Castellano identified a few key pieces that help hold the harrowing journey of “Leviticus” together — Ryan’s outfit the day he’s “saved,” which becomes the look of the monster that hunts Naim. Also Naim’s layers that become more form-fitting as he comes closer to embracing who he is, and the suit of the Deliverance Healer. In each case, Castellano was inspired by writer/director Adrian Chiarella’s script.
‘Leviticus’ Courtesy Everett Collection“There were certain script images we pulled out that really informed our choices, texturally,” Castellano told IndieWire. “Frogs and snakes and spiders — so we were working with leather and lace and evoking kind of a demon texture with knotty knits in the Church community. The Deliverance Healer’s suit is pressed incorrectly, so it’s shiny, like frog skin.”
A certain hostility in textures, a just-off wrongness, were important parts of how costume contributes to the sense of decaying beauty — a world that’s almost right but isn’t. Castellano relished putting Clausen in a white shirt that’s almost sheer and tempting and ethereal for the guise of the monster, although it was equally rewarding to chart how Naim comes into his own.
“Naim is very hidden at the beginning. He’s wearing a size up, and he’s trying to hide himself. Ryan’s a bit more confident or daring, and as the film unfolds, we play with how they’re reflecting each other subconsciously — the light and the dark — as the story unfolds,” Castellano said. “Naim moves into clothes that are more fitting, but he’s also in darker colors as the film progresses; he’s wrestling with this perceived darkness inside of him.”
‘Leviticus’ Courtesy Everett CollectionCostume reflects both the characters’ inner lives and the broader world around them. Castellano collaborated heavily with production designer Bethany Ryan to make the characters subtly look as alienated from their community as they feel.
“Bethany and I talked about how there was more color in the set than in the costumes, which is quite an unusual choice, and I think it created some really distinct imagery,” Castellano said. “It was a choice from the beginning to have a restrained color palette to evoke that yearning and that longing [the boys have]. We understood the environment the boys were in was a quite toxic one, but there was this industrial almost-beauty that [DP Tyson Perkins] captured.”

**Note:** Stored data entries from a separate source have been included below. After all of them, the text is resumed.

`src/rtl/mpcpmb_pkg.sv`:
```
// Shared types, codes and Q16.16 arithmetic for the prediction matrix builder.
// No dependencies; every other file except mpcpmb_ram imports this package.
`default_nettype none
package mpcpmb_pkg;

    localparam int DEF_MAX_HORIZON = 16;
    localparam int DEF_MAX_STATE   = 8;
    localparam int DEF_MAX_INPUT   = 4;

    localparam logic [2:0] KIND_LOAD_A  = 3'd0;
    localparam logic [2:0] KIND_LOAD_B  = 3'd1;
    localparam logic [2:0] KIND_COMPUTE = 3'd2;
    localparam logic [2:0] KIND_READ_S  = 3'd3;
    localparam logic [2:0] KIND_READ_T  = 3'd4;

    localparam logic [1:0] CFG_HORIZON = 2'd0;
    localparam logic [1:0] CFG_STATE   = 2'd1;
    localparam logic [1:0] CFG_INPUT   = 2'd2;

    localparam logic [4:0] RST_HORIZON = 5'd16;
    localparam logic [3:0] RST_STATE   = 4'd8;
    localparam logic [2:0] RST_INPUT   = 3'd4;

    // controller -> datapath
    typedef struct packed {
        logic accept_ld;
        logic rd_item;
        logic cp;
        logic use_s;
        logic start;
        logic elem_adv;
        logic k_inc;
        logic k_clr;
        logic prod_ld;
        logic acc_ld;
        logic acc_clr;
        logic i_clr;
        logic i_inc;
        logic j_from_i;
        logic j_inc;
        logic t_we;
        logic s_we;
        logic out_rd;
        logic out_done;
    } t_cmd;

    // datapath -> controller
    typedef struct packed {
        logic last_c;
        logic last_r;
        logic last_k;
        logic last_i;
        logic last_j;
        logic out_free;
    } t_stat;

    // round a Q32.32 product to Q16.16, ties up; returns {saturated, value}
    function automatic logic [32:0] f_qround(input logic signed [63:0] p);
        logic signed [63:0] q;
        q = (p + 64'sd32768) >>> 16;
        if (q > 64'sd2147483647) begin
            return {1'b1, 32'h7fff_ffff};
        end else if (q < -64'sd2147483648) begin
            return {1'b1, 32'h8000_0000};
        end
        return {1'b0, q[31:0]};
    endfunction

    // saturating add; returns {saturated, value}
    function automatic logic [32:0] f_qadd(input logic signed [31:0] a,
                                           input logic signed [31:0] b);
        logic signed [32:0] s;
        s = {a[31], a} + {b[31], b};
        if (s[32] != s[31]) begin
            return {1'b1, s[32] ? 32'h8000_0000 : 32'h7fff_ffff};
        end
        return {1'b0, s[31:0]};
    endfunction

endpackage
`default_nettype wire

```
`src/rtl/mpcpmb_ctrl.sv`:
```
// Controller: sequences loads, reads and the compute pass over the datapath.
// Depends on mpcpmb_pkg.
`default_nettype none
module mpcpmb_ctrl import mpcpmb_pkg::*; (
    input  wire logic       i_clk,
    input  wire logic       i_rst_n,
    input  wire logic       i_in_valid,
    output logic            o_in_ready,
    input  wire logic [2:0] i_kind,
    input  wire t_stat      i_stat,
    output t_cmd            o_cmd
);
    localparam logic [3:0] ST_IDLE    = 4'd0;
    localparam logic [3:0] ST_RD_ADDR = 4'd1;
    localparam logic [3:0] ST_RD_OUT  = 4'd2;
    localparam logic [3:0] ST_TC_RD   = 4'd3;
    localparam logic [3:0] ST_TC_WR   = 4'd4;
    localparam logic [3:0] ST_SC_RD   = 4'd5;
    localparam logic [3:0] ST_SC_WR   = 4'd6;
    localparam logic [3:0] ST_M_RD    = 4'd7;
    localparam logic [3:0] ST_M_MUL   = 4'd8;
    localparam logic [3:0] ST_M_ACC   = 4'd9;
    localparam logic [3:0] ST_M_WR    = 4'd10;
    localparam logic [3:0] ST_DONE    = 4'd11;

    logic [3:0] r_state, n_state;
    logic       r_phase_s, n_phase_s;
    logic       accept;

    assign o_in_ready = (r_state == ST_IDLE);
    assign accept     = o_in_ready && i_in_valid;

    always_comb begin
        o_cmd     = '0;
        n_state   = r_state;
        n_phase_s = r_phase_s;
        case (r_state)
            ST_IDLE: begin
                o_cmd.accept_ld = accept;
                if (accept) begin
                    if (i_kind == KIND_COMPUTE) begin
                        o_cmd.start = 1'b1;
                        n_state = ST_TC_RD;
                    end else if (i_kind == KIND_READ_S || i_kind == KIND_READ_T) begin
                        n_state = ST_RD_ADDR;
                    end
                end
            end
            ST_RD_ADDR: begin
                o_cmd.rd_item = 1'b1;
                n_state = ST_RD_OUT;
            end
            ST_RD_OUT: begin
                o_cmd.rd_item = 1'b1;
                if (i_stat.out_free) begin
                    o_cmd.out_rd = 1'b1;
                    n_state = ST_IDLE;
                end
            end
            ST_TC_RD: begin
                o_cmd.cp = 1'b1;
                n_state = ST_TC_WR;
            end
            ST_TC_WR: begin
                o_cmd.cp = 1'b1;
                o_cmd.t_we = 1'b1;
                o_cmd.elem_adv = 1'b1;
                if (i_stat.last_r && i_stat.last_c) begin
                    n_phase_s = 1'b0;
                    if (i_stat.last_i) begin
                        o_cmd.i_clr = 1'b1;
                        n_state = ST_SC_RD;
                    end else begin
                        o_cmd.i_inc = 1'b1;
                        n_state = ST_M_RD;
                    end
                end else begin
                    n_state = ST_TC_RD;
                end
            end
            ST_SC_RD: begin
                o_cmd.cp = 1'b1;
                o_cmd.use_s = 1'b1;
                n_state = ST_SC_WR;
            end
            ST_SC_WR: begin
                o_cmd.cp = 1'b1;
                o_cmd.use_s = 1'b1;
                o_cmd.s_we = 1'b1;
                o_cmd.elem_adv = 1'b1;
                if (i_stat.last_r && i_stat.last_c) begin
                    if (i_stat.last_i) begin
                        n_state = ST_DONE;
                    end else begin
                        o_cmd.j_from_i = 1'b1;
                        n_phase_s = 1'b1;
                        n_state = ST_M_RD;
                    end
                end else begin
                    n_state = ST_SC_RD;
                end
            end
            ST_M_RD: begin
                o_cmd.use_s = r_phase_s;
                n_state = ST_M_MUL;
            end
            ST_M_MUL: begin
                o_cmd.use_s = r_phase_s;
                o_cmd.prod_ld = 1'b1;
                n_state = ST_M_ACC;
            end
            ST_M_ACC: begin
                o_cmd.use_s = r_phase_s;
                o_cmd.acc_ld = 1'b1;
                if (i_stat.last_k) begin
                    n_state = ST_M_WR;
                end else begin
                    o_cmd.k_inc = 1'b1;
                    n_state = ST_M_RD;
                end
            end
            ST_M_WR: begin
                o_cmd.use_s = r_phase_s;
                o_cmd.s_we = r_phase_s;
                o_cmd.t_we = !r_phase_s;
                o_cmd.elem_adv = 1'b1;
                o_cmd.k_clr = 1'b1;
                o_cmd.acc_clr = 1'b1;
                n_state = ST_M_RD;
                if (i_stat.last_r && i_stat.last_c) begin
                    if (!r_phase_s) begin
                        if (i_stat.last_i) begin
                            o_cmd.i_clr = 1'b1;
                            n_state = ST_SC_RD;
                        end else begin
                            o_cmd.i_inc = 1'b1;
                        end
                    end else if (i_stat.last_j) begin
                        // block column done: copy the next diagonal block
                        o_cmd.i_inc = 1'b1;
                        n_state = ST_SC_RD;
                    end else begin
                        o_cmd.j_inc = 1'b1;
                    end
                end
            end
            ST_DONE: begin
                if (i_stat.out_free) begin
                    o_cmd.out_done = 1'b1;
                    n_state = ST_IDLE;
                end
            end
            default: begin
                n_state = ST_IDLE;
            end
        endcase
    end

    always_ff @(posedge i_clk) begin
        if (!i_rst_n) begin
            r_state   <= ST_IDLE;
            r_phase_s <= 1'b0;
        end else begin
            r_state   <= n_state;
            r_phase_s <= n_phase_s;
        end
    end

    a_one_writer: assert property (@(posedge i_clk) disable iff (!i_rst_n)
        !(o_cmd.t_we && o_cmd.s_we))
        else $error("T and S written together");
    a_out_free: assert property (@(posedge i_clk) disable iff (!i_rst_n)
        (o_cmd.out_rd || o_cmd.out_done) |-> i_stat.out_free)
        else $error("output word overwritten");
    a_compute_start: assert property (@(posedge i_clk) disable iff (!i_rst_n)
        (accept && i_kind == KIND_COMPUTE) |=> (r_state == ST_TC_RD))
        else $error("compute did not start");
    a_no_accept_busy: assert property (@(posedge i_clk) disable iff (!i_rst_n)
        (r_state != ST_IDLE) |-> !o_cmd.accept_ld)
        else $error("item latched while busy");
endmodule
`default_nettype wire

```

‘Leviticus’ Courtesy Everett Collection“Leviticus” balances on a knife’s point between the toxic and the beautiful, between longing and loathing, and which side the balance tips for Naim and Ryan comes truly a matter of life and death. It’s that sense of enticement and danger that is core to its visual world. That’s why the key pieces needed to be – pun not intended — tailored, and Castellano could thrift and shop and add to the characters’ wardrobes around those key ideas.
“ We wanted a sort of an Australian Gothic kind of feeling to it,” Castellano said. “It’s a good use of resources to decide to make things early. We made the monster tops early. Arlene’s [Mia Wasikowska] cardigan was knitted as well. And then we keep building out the story. I’ll go thrifting. We’ll go buying. We chart everything with mood boards, but it’s a process of work intellectually and also intuitively. Of what feels right.”
The characters may not necessarily trust what feels right to them, but the costumes of “Leviticus” teach them that, perhaps, they should.
“Leviticus” is now in theaters courtesy of Neon.